* [What is being asked]: In the entries that follow, find the line containing "3_3_place_gp: 0.293 / 0 / 0.702"; from there, copy every line exactly through the line containing "endpoints found under the hold margin: 38 / 0".

* [Dataset extract]:
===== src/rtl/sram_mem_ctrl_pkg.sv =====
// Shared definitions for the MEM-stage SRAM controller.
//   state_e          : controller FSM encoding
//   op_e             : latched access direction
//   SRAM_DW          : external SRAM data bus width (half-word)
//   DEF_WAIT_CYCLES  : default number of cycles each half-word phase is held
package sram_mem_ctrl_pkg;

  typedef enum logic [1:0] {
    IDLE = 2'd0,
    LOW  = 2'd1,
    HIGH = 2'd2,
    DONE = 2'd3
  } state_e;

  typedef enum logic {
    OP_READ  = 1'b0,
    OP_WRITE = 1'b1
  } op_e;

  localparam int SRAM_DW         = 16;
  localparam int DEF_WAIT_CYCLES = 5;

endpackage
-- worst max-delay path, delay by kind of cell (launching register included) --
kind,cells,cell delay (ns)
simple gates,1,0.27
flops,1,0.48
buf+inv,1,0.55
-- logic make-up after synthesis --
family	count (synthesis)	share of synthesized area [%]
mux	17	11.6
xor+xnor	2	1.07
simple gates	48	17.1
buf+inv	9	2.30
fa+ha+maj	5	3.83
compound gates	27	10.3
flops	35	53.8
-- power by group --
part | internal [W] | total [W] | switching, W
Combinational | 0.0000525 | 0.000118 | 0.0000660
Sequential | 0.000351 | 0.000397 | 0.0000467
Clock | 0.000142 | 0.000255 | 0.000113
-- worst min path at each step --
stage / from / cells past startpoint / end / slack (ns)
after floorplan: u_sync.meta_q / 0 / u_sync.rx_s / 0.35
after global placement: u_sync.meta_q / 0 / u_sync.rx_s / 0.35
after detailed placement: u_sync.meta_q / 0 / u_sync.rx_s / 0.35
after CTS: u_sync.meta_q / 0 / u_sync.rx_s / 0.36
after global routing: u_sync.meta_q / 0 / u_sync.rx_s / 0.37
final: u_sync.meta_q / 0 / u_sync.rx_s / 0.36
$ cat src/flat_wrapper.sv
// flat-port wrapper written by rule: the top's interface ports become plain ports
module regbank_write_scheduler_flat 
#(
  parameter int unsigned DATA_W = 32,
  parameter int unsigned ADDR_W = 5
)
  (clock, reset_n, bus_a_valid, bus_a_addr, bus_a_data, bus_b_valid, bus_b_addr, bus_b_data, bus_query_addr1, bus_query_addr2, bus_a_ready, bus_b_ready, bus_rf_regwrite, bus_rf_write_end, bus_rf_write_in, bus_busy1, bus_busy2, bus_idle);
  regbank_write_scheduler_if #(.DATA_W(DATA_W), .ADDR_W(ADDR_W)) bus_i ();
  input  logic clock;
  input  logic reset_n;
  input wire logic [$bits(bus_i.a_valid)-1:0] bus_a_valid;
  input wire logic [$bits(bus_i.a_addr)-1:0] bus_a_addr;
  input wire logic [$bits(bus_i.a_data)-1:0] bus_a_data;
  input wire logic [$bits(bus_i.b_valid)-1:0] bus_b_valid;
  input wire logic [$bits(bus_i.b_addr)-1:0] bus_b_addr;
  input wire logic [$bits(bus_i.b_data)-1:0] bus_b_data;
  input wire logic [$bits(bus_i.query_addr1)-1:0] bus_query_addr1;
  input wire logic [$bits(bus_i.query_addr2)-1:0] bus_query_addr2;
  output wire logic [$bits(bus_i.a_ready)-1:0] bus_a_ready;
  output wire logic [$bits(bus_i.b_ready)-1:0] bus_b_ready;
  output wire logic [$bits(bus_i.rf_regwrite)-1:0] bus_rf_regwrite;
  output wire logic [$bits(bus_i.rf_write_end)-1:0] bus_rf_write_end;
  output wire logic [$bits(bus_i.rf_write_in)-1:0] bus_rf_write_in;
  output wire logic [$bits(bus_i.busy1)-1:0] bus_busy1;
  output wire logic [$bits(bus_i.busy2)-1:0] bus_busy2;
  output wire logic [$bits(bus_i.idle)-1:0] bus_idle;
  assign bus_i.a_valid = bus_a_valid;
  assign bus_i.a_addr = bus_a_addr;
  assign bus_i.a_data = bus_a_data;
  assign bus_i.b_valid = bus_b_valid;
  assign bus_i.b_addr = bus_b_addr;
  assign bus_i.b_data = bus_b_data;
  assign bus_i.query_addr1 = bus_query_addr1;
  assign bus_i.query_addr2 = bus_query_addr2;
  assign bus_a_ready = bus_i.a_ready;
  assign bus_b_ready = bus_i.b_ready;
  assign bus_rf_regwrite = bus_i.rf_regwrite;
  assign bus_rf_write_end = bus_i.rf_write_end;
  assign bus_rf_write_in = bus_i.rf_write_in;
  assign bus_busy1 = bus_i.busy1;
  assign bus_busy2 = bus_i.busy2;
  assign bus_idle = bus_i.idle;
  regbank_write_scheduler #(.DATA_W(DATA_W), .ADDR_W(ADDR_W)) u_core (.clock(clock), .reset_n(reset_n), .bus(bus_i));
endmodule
==
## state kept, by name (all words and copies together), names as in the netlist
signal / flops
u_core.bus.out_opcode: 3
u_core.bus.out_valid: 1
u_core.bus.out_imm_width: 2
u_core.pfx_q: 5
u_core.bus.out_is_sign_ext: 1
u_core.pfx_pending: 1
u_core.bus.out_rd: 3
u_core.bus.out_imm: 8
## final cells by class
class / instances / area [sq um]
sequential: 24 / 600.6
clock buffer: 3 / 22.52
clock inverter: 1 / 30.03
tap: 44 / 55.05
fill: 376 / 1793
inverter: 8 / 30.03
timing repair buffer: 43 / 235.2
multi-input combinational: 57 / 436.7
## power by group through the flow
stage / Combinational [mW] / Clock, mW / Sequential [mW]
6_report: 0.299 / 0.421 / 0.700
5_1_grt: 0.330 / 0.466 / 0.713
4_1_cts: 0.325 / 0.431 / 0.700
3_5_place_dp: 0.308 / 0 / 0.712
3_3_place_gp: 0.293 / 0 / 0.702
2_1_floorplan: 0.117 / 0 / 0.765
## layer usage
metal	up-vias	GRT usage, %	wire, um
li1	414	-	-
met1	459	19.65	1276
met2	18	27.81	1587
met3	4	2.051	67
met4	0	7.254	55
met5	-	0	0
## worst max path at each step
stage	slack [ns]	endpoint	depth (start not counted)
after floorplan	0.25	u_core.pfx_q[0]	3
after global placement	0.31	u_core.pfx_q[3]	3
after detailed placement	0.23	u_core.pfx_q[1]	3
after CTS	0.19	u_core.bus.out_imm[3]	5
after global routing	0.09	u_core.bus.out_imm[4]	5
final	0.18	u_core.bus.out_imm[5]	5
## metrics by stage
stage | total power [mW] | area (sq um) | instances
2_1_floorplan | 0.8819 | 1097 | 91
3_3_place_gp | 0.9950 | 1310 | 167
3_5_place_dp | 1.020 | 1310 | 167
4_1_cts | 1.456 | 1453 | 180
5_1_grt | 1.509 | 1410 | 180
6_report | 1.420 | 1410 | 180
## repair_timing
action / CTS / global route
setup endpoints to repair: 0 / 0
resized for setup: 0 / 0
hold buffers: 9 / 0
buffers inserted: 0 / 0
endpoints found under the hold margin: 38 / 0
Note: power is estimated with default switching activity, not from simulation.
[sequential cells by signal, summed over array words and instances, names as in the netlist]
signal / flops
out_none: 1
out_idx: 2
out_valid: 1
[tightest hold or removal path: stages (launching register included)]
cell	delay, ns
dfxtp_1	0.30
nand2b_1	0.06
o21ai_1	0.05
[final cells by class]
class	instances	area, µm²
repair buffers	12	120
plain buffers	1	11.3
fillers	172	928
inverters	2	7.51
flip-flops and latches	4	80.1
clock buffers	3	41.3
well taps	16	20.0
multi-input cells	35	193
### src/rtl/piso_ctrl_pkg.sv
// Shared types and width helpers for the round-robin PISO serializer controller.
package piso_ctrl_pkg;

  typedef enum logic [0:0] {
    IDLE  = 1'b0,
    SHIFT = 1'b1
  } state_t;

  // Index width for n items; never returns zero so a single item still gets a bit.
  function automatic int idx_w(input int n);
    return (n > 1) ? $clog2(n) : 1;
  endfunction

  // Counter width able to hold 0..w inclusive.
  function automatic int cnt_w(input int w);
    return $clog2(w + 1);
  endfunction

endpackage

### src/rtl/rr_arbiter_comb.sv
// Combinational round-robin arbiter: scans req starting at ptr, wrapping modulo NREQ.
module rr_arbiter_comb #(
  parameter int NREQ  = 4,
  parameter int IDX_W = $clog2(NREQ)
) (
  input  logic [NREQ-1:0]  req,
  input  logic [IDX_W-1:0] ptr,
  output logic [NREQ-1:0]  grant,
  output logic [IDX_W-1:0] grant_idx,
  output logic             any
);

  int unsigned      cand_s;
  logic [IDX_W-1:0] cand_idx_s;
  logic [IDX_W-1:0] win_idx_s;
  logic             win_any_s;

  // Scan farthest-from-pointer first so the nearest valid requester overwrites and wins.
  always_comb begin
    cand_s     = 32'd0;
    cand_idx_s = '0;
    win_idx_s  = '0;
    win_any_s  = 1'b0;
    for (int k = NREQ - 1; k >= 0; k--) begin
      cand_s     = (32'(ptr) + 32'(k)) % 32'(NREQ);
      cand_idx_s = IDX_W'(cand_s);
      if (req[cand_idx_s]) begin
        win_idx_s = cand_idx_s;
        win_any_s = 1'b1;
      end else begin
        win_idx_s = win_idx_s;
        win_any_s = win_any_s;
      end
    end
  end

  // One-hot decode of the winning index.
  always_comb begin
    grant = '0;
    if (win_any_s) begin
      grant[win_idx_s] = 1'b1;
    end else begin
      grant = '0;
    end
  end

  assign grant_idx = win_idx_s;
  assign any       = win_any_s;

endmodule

* [Written response]:
3_3_place_gp: 0.293 / 0 / 0.702
2_1_floorplan: 0.117 / 0 / 0.765
## layer usage
metal	up-vias	GRT usage, %	wire, um
li1	414	-	-
met1	459	19.65	1276
met2	18	27.81	1587
met3	4	2.051	67
met4	0	7.254	55
met5	-	0	0
## worst max path at each step
stage	slack [ns]	endpoint	depth (start not counted)
after floorplan	0.25	u_core.pfx_q[0]	3
after global placement	0.31	u_core.pfx_q[3]	3
after detailed placement	0.23	u_core.pfx_q[1]	3
after CTS	0.19	u_core.bus.out_imm[3]	5
after global routing	0.09	u_core.bus.out_imm[4]	5
final	0.18	u_core.bus.out_imm[5]	5
## metrics by stage
stage | total power [mW] | area (sq um) | instances
2_1_floorplan | 0.8819 | 1097 | 91
3_3_place_gp | 0.9950 | 1310 | 167
3_5_place_dp | 1.020 | 1310 | 167
4_1_cts | 1.456 | 1453 | 180
5_1_grt | 1.509 | 1410 | 180
6_report | 1.420 | 1410 | 180
## repair_timing
action / CTS / global route
setup endpoints to repair: 0 / 0
resized for setup: 0 / 0
hold buffers: 9 / 0
buffers inserted: 0 / 0
endpoints found under the hold margin: 38 / 0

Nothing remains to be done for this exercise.